I would make a dilute suspension and filter through a .45um filter. This should remove the bulk of fungal elements and spores. Then plate onto Nutrient agar with cycloheximide. Use a temperature that is Ok for the bacteria and sub-optimal for the fungus and subculture colonies as soon as they appear (a dissecting microscope is handy!).
The best would be a highly selective media for the respective bacteria and rapid subculture after start of visible growth of the bacteria. This can result in a pure bacterial culture again.
In principle from all bacteria of interest kryoconservation should be prefered to be able to get back to the stock culture if a contamination happens.
If you have access to tools like a micromanipulator, you can use hanging drop method to get a pure strain back as long as there is no other bacterial contamination. It might be easier to pass it through a size selection filter as well. Or if you know the two strains well you can use selective media or try sub culturing.
I would make a dilute suspension and filter through a .45um filter. This should remove the bulk of fungal elements and spores. Then plate onto Nutrient agar with cycloheximide. Use a temperature that is Ok for the bacteria and sub-optimal for the fungus and subculture colonies as soon as they appear (a dissecting microscope is handy!).
The answer is very simple. Make a subculture to a selectrive media or a basal medium like NA, LBA and just after 12-14 hrs of incubation at 37+2 0 C , go for another subculture onto the same medium. As fungi take a longer time for growth and generation.
Always maintain Glycerol stocks of the isolates under Cryo conditins.
If you have specific strains of bacteria for which there available selective media then you can simply subculture the stock to this selective media and/or the specific growth conditions that are optima or selective for those strains, and try to keep the minimum time for incubation to avoid fungal growth, because several fungi can grow on selective media for bacteria. Alternatively, or if you don't have selective media you can dilute the semi solid stock with sterile water or sterile diluent (e.g. Maximum Recovery Diluent) and then filter it through sterile GF/C filters of 1,2 micrometers into a sterile flask. This way you can get read of the fungi which are over 2 micrometers in diameter, and then you can culture the filtrate with the bacteria onto a nutrient agar or plate count agar (if you don't have selective media)
Make a subculture on selective media under specific conditions as temperature ,minimul time for incubation ,Ph and also use anti -fungal agent is one of the most best way to rid up from the contamination of fungi
If possible, spread to single colonies on agar plates and then spread three colonies to single colonies again and make stock cultures from these. The reason for the three colonies is (1) that bacterial isolates have a tendency to change their genetic characteristics during laboratory growth, particularly subjected to insults such as contamination and (2) if you have fungal contamination, it is natural to suspect other kinds of contaminants as well.
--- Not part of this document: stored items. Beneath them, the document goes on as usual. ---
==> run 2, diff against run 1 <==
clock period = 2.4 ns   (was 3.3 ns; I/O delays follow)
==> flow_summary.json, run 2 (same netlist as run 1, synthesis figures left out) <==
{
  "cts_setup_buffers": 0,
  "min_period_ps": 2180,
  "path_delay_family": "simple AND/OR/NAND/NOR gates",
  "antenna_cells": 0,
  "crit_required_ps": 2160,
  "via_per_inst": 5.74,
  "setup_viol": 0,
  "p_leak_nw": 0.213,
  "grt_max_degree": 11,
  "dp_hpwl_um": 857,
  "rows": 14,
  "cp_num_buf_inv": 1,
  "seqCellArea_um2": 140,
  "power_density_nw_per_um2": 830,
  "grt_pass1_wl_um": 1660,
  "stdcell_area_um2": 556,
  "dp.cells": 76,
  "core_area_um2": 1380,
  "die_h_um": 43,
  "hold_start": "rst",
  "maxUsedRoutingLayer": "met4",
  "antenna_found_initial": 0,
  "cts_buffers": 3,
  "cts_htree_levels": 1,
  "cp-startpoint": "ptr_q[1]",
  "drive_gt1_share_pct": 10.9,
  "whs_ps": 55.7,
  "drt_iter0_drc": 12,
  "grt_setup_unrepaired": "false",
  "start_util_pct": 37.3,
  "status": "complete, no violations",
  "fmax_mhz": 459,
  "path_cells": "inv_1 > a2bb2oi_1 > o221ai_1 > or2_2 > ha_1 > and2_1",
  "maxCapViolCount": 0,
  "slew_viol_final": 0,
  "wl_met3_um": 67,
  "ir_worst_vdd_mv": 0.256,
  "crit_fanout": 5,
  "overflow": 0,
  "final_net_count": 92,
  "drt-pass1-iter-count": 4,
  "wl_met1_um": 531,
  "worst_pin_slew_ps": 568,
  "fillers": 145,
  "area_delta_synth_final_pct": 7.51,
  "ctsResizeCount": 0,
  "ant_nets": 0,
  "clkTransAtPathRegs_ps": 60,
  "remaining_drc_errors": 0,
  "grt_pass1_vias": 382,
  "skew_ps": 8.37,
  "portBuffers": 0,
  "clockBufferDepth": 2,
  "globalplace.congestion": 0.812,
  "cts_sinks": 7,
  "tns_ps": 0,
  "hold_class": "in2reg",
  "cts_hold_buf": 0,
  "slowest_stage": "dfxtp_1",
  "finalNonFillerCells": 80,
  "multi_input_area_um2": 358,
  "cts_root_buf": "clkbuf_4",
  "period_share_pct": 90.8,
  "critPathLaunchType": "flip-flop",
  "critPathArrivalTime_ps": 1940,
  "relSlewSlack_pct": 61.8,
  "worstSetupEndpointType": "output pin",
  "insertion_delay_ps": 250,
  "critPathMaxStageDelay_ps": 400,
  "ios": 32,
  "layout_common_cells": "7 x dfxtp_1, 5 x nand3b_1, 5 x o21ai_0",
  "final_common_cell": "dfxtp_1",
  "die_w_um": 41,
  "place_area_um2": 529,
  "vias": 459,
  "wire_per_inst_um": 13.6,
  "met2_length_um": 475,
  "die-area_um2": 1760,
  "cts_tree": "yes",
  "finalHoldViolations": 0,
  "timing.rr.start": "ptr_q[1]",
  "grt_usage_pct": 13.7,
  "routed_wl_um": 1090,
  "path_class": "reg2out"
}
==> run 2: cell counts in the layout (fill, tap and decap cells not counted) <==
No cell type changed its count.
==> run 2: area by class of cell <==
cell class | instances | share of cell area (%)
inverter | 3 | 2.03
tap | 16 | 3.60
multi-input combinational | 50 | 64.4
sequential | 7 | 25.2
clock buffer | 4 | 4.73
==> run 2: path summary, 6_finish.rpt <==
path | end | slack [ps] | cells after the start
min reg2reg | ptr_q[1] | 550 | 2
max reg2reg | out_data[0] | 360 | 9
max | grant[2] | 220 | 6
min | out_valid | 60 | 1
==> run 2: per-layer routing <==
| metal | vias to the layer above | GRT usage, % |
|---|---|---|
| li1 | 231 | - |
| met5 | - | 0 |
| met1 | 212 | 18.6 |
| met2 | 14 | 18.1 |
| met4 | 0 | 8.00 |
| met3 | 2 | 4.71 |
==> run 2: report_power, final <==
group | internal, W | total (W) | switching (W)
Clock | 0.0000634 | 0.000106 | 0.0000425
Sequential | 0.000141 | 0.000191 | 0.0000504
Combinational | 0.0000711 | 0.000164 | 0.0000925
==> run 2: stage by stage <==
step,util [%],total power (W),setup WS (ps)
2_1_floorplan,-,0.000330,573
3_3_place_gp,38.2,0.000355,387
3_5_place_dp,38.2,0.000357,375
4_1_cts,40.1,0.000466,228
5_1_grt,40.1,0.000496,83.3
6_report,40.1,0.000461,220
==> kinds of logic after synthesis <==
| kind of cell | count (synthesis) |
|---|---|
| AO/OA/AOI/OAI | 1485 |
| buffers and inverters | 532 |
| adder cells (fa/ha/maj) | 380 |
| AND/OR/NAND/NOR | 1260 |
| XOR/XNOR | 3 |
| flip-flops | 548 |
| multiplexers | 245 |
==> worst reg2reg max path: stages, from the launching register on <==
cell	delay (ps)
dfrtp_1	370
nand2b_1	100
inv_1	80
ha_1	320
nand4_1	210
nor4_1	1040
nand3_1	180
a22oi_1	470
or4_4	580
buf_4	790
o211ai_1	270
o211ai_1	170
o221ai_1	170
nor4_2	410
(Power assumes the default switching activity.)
Combine this with one or more of the procedures that other have suggested if you can.
If the bacterial isolate is a new one, you should watch out for mutational adaptation to laboratory conditions - such as shedding plasmids that are important for growth in the wild but costly to maintain. Variable colony size is a hint that this is going on. Therefore, if there is a chance of this happening, hang on to your old contaminated culture.
You should retest your purified isolate in order to make sure it has the same properties as the original one.
Likely, the best approach is combine several of the suggestions presented here:
use a media that promotes a fast growth of your bacteria if it is available. Usually, fungi are slow growers.
Subculture as soon as you get colonies, even if they are small, try it.
If your bacteria can survive at 37° C or higher, try it. Many fungi, specially if they are from environmental samples cannot grow at such high temp, and if so, they are really slow.
use a broad spectrum antifungal or a cocktail of antifungal agents. They may not kill but inhibit growth. It is still recommended to subculture a couple of times at least.
Avoid moving the contaminated plates as much as possible to limit the release of spores.
In my experience, specific species of bacteria are usually more sensitive to variations of pH. So, unless you know that your isolate can grow in such extreme conditions, it could be more detrimental than beneficial. Salinity may help but unless it can grow very well with more than 2.5-3% NaCl I wouldn't change it, as it will also affect severely to the bacteria.
In any case, those last are general recommendations and very prone to change depending on the species of bacteria and/or origin of the isolate (don't know if it is an environmental or a culture collection bug).
The best way using selective media that contain 0.5 gram per liter cycloheximide (protein synthesis inhibitor in eukaryotes but not bacteria) it will inhibit most of the mold growth.